The point of the meeting, explained ICCI director Rabbi Ron Kronish, was for Jews and Christians “to participate in a Ramadan event with Muslims, honoring the Muslims and giving them a chance to share their culture and religion with others.” Kronish added the additional dimension of the joint learning that took part in the dialogue, where “each of the three religious leaders tried to teach a text, and share their perspective on it.”
A Sufi group from Nazareth and Druse sheikhs from Galilee were in attendance, as well as Rabbi Shlomo Shok, an Alon Shvut resident and member of the Eretz Shalom (Land of Peace) movement, dedicated to promoting direct dialogue between settlers and Palestinians. To Shok, attending such events is important not only to expose members of other faiths to Judaism and Jews, but also for his own spiritual development as a Jew who is part of humankind.
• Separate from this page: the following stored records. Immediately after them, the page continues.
--- src/rtl/ext_mem_bridge_if.sv ---
// Bundles the CPU request bus and the multiplexed pad bus for ext_mem_bridge.
// The slave modport is the bridge. The master modport is its environment: the CPU side plus the pads.
interface ext_mem_bridge_if;
  logic        cpu_req;
  logic        cpu_rnw;
  logic [10:0] cpu_addr;
  logic [7:0]  cpu_wdata;
  logic [7:0]  cpu_rdata;
  logic        cpu_ready;
  logic        cpu_busy;
  logic        bus_err;
  logic [7:0]  pad_ctrl;
  logic [7:0]  pad_io_out;
  logic [7:0]  pad_io_oe;
  logic [7:0]  pad_io_in;
  logic        pad_wait;

  modport slave (
    input  cpu_req, cpu_rnw, cpu_addr, cpu_wdata, pad_io_in, pad_wait,
    output cpu_rdata, cpu_ready, cpu_busy, bus_err, pad_ctrl, pad_io_out, pad_io_oe
  );

  modport master (
    output cpu_req, cpu_rnw, cpu_addr, cpu_wdata, pad_io_in, pad_wait,
    input  cpu_rdata, cpu_ready, cpu_busy, bus_err, pad_ctrl, pad_io_out, pad_io_oe
  );
endinterface

--- src/rtl/ext_mem_bridge.sv ---
// ext_mem_bridge: carries the CPU's 11-bit address / 8-bit data memory bus onto a
// multiplexed pad bus. Each transaction has an ADDR phase (ALE) and a DATA phase, followed
// by one turnaround cycle.
// Optional feature: define EXT_WAIT_EN so that pad_wait can stretch the DATA phase, up to
// WAIT_TIMEOUT extra cycles. When the limit is reached, the DATA phase ends and sticky
// bus_err is set. Without EXT_WAIT_EN, pad_wait is ignored and bus_err is tied low.
//
// state | meaning
// IDLE  | pads quiet, waiting for cpu_req
// ADDR  | one cycle: ALE high, address on pads, pads driven
// DATA  | WAIT_STATES+1 cycles (+ wait extension): read strobes OE_n, write drives data + WE_n
// RECOV | one cycle: pads released for turnaround, cpu_ready pulse
module ext_mem_bridge #(
  parameter int WAIT_STATES  = 1,
  parameter int WAIT_TIMEOUT = 15
) (
  input logic            clk,
  input logic            rst,
  ext_mem_bridge_if.slave bus
);

  typedef enum logic [1:0] {IDLE, ADDR, DATA, RECOV} state_t;

  // pad_ctrl with ALE=0, WE_n=1, OE_n=1 and address high bits zero
  localparam logic [7:0] CTRL_QUIET = 8'b0110_0000;

  state_t      state;
  logic        rnw_q;
  logic [10:0] addr_q;
  logic [7:0]  wdata_q;
  logic [3:0]  cnt;
  logic        data_done;

`ifdef EXT_WAIT_EN
  logic [3:0]  ext_cnt;

  // DATA ends on the last nominal cycle unless the device stretches it and extension budget remains
  always_comb begin
    data_done = 1'b0;
    if (state == DATA && cnt == 4'd0)
      data_done = !(bus.pad_wait && ext_cnt != 4'd0);
  end
`else
  logic unused_wait;
  assign unused_wait = bus.pad_wait;
  assign bus.bus_err = 1'b0;

  // DATA ends once the wait-state counter reaches terminal count
  always_comb begin
    data_done = 1'b0;
    if (state == DATA && cnt == 4'd0)
      data_done = 1'b1;
  end
`endif

  // Transaction sequencer; all pad and CPU-side outputs are registered here
  always_ff @(posedge clk) begin
    if (rst) begin
      state          <= IDLE;
      rnw_q          <= 1'b1;
      addr_q         <= '0;
      wdata_q        <= '0;
      cnt            <= '0;
      bus.pad_ctrl   <= CTRL_QUIET;
      bus.pad_io_out <= '0;
      bus.pad_io_oe  <= '0;
      bus.cpu_rdata  <= '0;
      bus.cpu_ready  <= 1'b0;
      bus.cpu_busy   <= 1'b0;
`ifdef EXT_WAIT_EN
      ext_cnt        <= '0;
      bus.bus_err    <= 1'b0;
`endif
    end else begin
      bus.cpu_ready <= 1'b0;
      case (state)
        IDLE: begin
          if (bus.cpu_req) begin
            rnw_q          <= bus.cpu_rnw;
            addr_q         <= bus.cpu_addr;
            wdata_q        <= bus.cpu_wdata;
            bus.cpu_busy   <= 1'b1;
            bus.pad_ctrl   <= {3'b111, 2'b00, bus.cpu_addr[10:8]};
            bus.pad_io_out <= bus.cpu_addr[7:0];
            bus.pad_io_oe  <= 8'hFF;
`ifdef EXT_WAIT_EN
            bus.bus_err    <= 1'b0;
`endif
            state          <= ADDR;
          end
        end
        ADDR: begin
          cnt <= 4'(WAIT_STATES);
`ifdef EXT_WAIT_EN
          ext_cnt <= 4'(WAIT_TIMEOUT);
`endif
          // WE_n low only for writes, OE_n low only for reads; reads never drive the pads
          bus.pad_ctrl   <= {1'b0, rnw_q, ~rnw_q, 2'b00, addr_q[10:8]};
          bus.pad_io_out <= rnw_q ? 8'h00 : wdata_q;
          bus.pad_io_oe  <= rnw_q ? 8'h00 : 8'hFF;
          state          <= DATA;
        end
        DATA: begin
          if (cnt != 4'd0) begin
            cnt <= cnt - 4'd1;
          end else if (data_done) begin
            if (rnw_q)
              bus.cpu_rdata <= bus.pad_io_in;
`ifdef EXT_WAIT_EN
            // still waiting with no budget left: give up and flag it
            if (bus.pad_wait)
              bus.bus_err <= 1'b1;
`endif
            bus.cpu_ready  <= 1'b1;
            bus.pad_ctrl   <= CTRL_QUIET;
            bus.pad_io_out <= 8'h00;
            bus.pad_io_oe  <= 8'h00;
            state          <= RECOV;
          end else begin
`ifdef EXT_WAIT_EN
            ext_cnt <= ext_cnt - 4'd1;
`endif
          end
        end
        RECOV: begin
          bus.cpu_busy <= 1'b0;
          state        <= IDLE;
        end
        default: state <= IDLE;
      endcase
    end
  end

endmodule
File: src/rtl/telemetry_rx.sv
// rtl/telemetry_rx.sv - telemetry packet parser fed by UART_rx byte handshake
// Optional stale timeout built only when TELEM_TIMEOUT_EN is defined.
module telemetry_rx #(
  parameter int TIMEOUT_CYC = 4194304
) (
  input  logic        clk,
  input  logic        rst_n,
  input  logic [7:0]  rx_data,
  input  logic        rx_rdy,
  output logic        clr_rdy,
  output logic [11:0] batt_v,
  output logic [11:0] avg_curr,
  output logic [11:0] avg_torque,
  output logic        pkt_vld,
  output logic        pkt_err,
  output logic        stale
);

  typedef enum logic [1:0] {SYNC1, SYNC2, PAYLOAD} state_t;

  state_t     state, state_nxt;
  logic [2:0] idx, idx_nxt;
  logic       err, err_nxt;
  logic       accept;
  logic       pkt_done;
  logic       pkt_good;
  logic [3:0] batt_hi, curr_hi, torque_hi;
  logic [7:0] batt_lo, curr_lo;

  // A byte still flagged while clr_rdy is high has already been consumed.
  assign accept   = rx_rdy & ~clr_rdy;
  assign pkt_good = pkt_done & ~err_nxt;

  always_ff @(posedge clk or negedge rst_n) begin
    if (!rst_n) begin
      state <= SYNC1;
      idx   <= 3'd0;
      err   <= 1'b0;
    end else begin
      state <= state_nxt;
      idx   <= idx_nxt;
      err   <= err_nxt;
    end
  end

  always_comb begin
    state_nxt = state;
    idx_nxt   = idx;
    err_nxt   = err;
    pkt_done  = 1'b0;
    if (accept) begin
      case (state)
        SYNC1: begin
          if (rx_data == 8'hAA) state_nxt = SYNC2;
        end
        SYNC2: begin
          if (rx_data == 8'h55) begin
            state_nxt = PAYLOAD;
            idx_nxt   = 3'd0;
            err_nxt   = 1'b0;
          end else if (rx_data != 8'hAA) begin
            state_nxt = SYNC1;
          end
        end
        PAYLOAD: begin
          // Even slots carry the 4-bit high part of each field.
          if (!idx[0] && (rx_data[7:4] != 4'h0)) err_nxt = 1'b1;
          if (idx == 3'd5) begin
            state_nxt = SYNC1;
            idx_nxt   = 3'd0;
            pkt_done  = 1'b1;
          end else begin
            idx_nxt = idx + 3'd1;
          end
        end
        default: state_nxt = SYNC1;
      endcase
    end
  end

  always_ff @(posedge clk or negedge rst_n) begin
    if (!rst_n) begin
      batt_hi   <= 4'h0;
      batt_lo   <= 8'h00;
      curr_hi   <= 4'h0;
      curr_lo   <= 8'h00;
      torque_hi <= 4'h0;
    end else if (accept && (state == PAYLOAD)) begin
      case (idx)
        3'd0:    batt_hi   <= rx_data[3:0];
        3'd1:    batt_lo   <= rx_data;
        3'd2:    curr_hi   <= rx_data[3:0];
        3'd3:    curr_lo   <= rx_data;
        3'd4:    torque_hi <= rx_data[3:0];
        default: ;
      endcase
    end
  end

  // The final byte goes straight into avg_torque so all three fields load together.
  always_ff @(posedge clk or negedge rst_n) begin
    if (!rst_n) begin
      clr_rdy    <= 1'b0;
      pkt_vld    <= 1'b0;
      pkt_err    <= 1'b0;
      batt_v     <= 12'h000;
      avg_curr   <= 12'h000;
      avg_torque <= 12'h000;
    end else begin
      clr_rdy <= accept;
      pkt_vld <= pkt_good;
      pkt_err <= pkt_done & err_nxt;
      if (pkt_good) begin
        batt_v     <= {batt_hi, batt_lo};
        avg_curr   <= {curr_hi, curr_lo};
        avg_torque <= {torque_hi, rx_data};
      end
    end
  end

`ifdef TELEM_TIMEOUT_EN
  localparam int CNT_W = $clog2(TIMEOUT_CYC + 1);
  localparam logic [CNT_W-1:0] CNT_MAX = CNT_W'(TIMEOUT_CYC);

  logic [CNT_W-1:0] tmo_cnt;

  // stale stays set from reset until the first good packet.
  always_ff @(posedge clk or negedge rst_n) begin
    if (!rst_n) begin
      tmo_cnt <= '0;
      stale   <= 1'b1;
    end else if (pkt_good) begin
      tmo_cnt <= '0;
      stale   <= 1'b0;
    end else if (tmo_cnt != CNT_MAX) begin
      tmo_cnt <= tmo_cnt + CNT_W'(1);
      if (tmo_cnt == (CNT_MAX - CNT_W'(1))) stale <= 1'b1;
    end
  end
`else
  logic unused_timeout;
  assign unused_timeout = (TIMEOUT_CYC != 0);

  always_ff @(posedge clk or negedge rst_n) begin
    if (!rst_n) stale <= 1'b1;
    else        stale <= 1'b0;
  end
`endif

endmodule
`config.mk`:
```
export PLATFORM = sky130hd
export DESIGN_NAME = riscv_id
export DESIGN_NICKNAME = d
export VERILOG_FILES = /design/src/rtl/riscv_id_pkg.sv /design/src/rtl/riscv_regfile.sv /design/src/rtl/riscv_id.sv
export SDC_FILE = /design/constraint.sdc
export NUM_CORES = 2
export LEC_CHECK = 0
export ABC_AREA = 1
export BUFFER_PORTS_ARGS = -buffer_cell sky130_fd_sc_hd__buf_4
export CELL_PAD_IN_SITES_DETAIL_PLACEMENT = 2
export CELL_PAD_IN_SITES_GLOBAL_PLACEMENT = 2
export CORE_UTILIZATION = 33
export DETAILED_ROUTE_END_ITERATION = 8
export PLACE_DENSITY_LB_ADDON = 0.1
export SLEW_MARGIN = 20
export SYNTH_ARGS = -nofsm -noshare
export SYNTH_HDL_FRONTEND = slang
export SYNTH_HIERARCHICAL = 1
export SYNTH_SLANG_ARGS = --single-unit
```
`constraint.sdc`:
```
create_clock -name clk -period 1.2 [get_ports clk]
set_input_delay 0.3 -clock clk [delete_from_list [all_inputs] [get_ports clk]]
set_output_delay 0.3 -clock clk [all_outputs]
set_load 0.05 [all_outputs]
```
==> src/rtl/general_defines.sv <==
// Shared definitions for the instruction-side front end: PC width,
// prediction queue default depth, the prediction record layout and the
// branch resolve unit state encoding.
package general_defines;

    localparam int INSTR_MEM_IDX_W  = 8;
    localparam int PRED_Q_DEPTH_DEF = 8;

    typedef struct packed {
        logic [INSTR_MEM_IDX_W-1:0] pc;
        logic                       hit;
        logic [INSTR_MEM_IDX_W-1:0] target;
    } pred_entry_t;

    typedef enum logic [0:0] {
        RUN   = 1'b0,
        FLUSH = 1'b1
    } bru_state_t;

endpackage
“I need to reach places where there is integration between religions and peoples, to practice in myself the universal movement that a Jew should make, to leave the stance of particularism,” he said, “because the problem is not just geopolitical. When a person entrenches himself in a particular stance, his Judaism shrinks, becomes contracted. Being here for me is my exercise of opening up, as a Jew, to a world that is always so much bigger than how we perceive it.”
“If a Jew would take a stroll in China, or Manhattan, he’d get proportions on the question of belonging, his responsibility; he’d become more humble and modest in his attitude to others, and from that position be able to have greater influence, and give more of himself,” said the rabbi.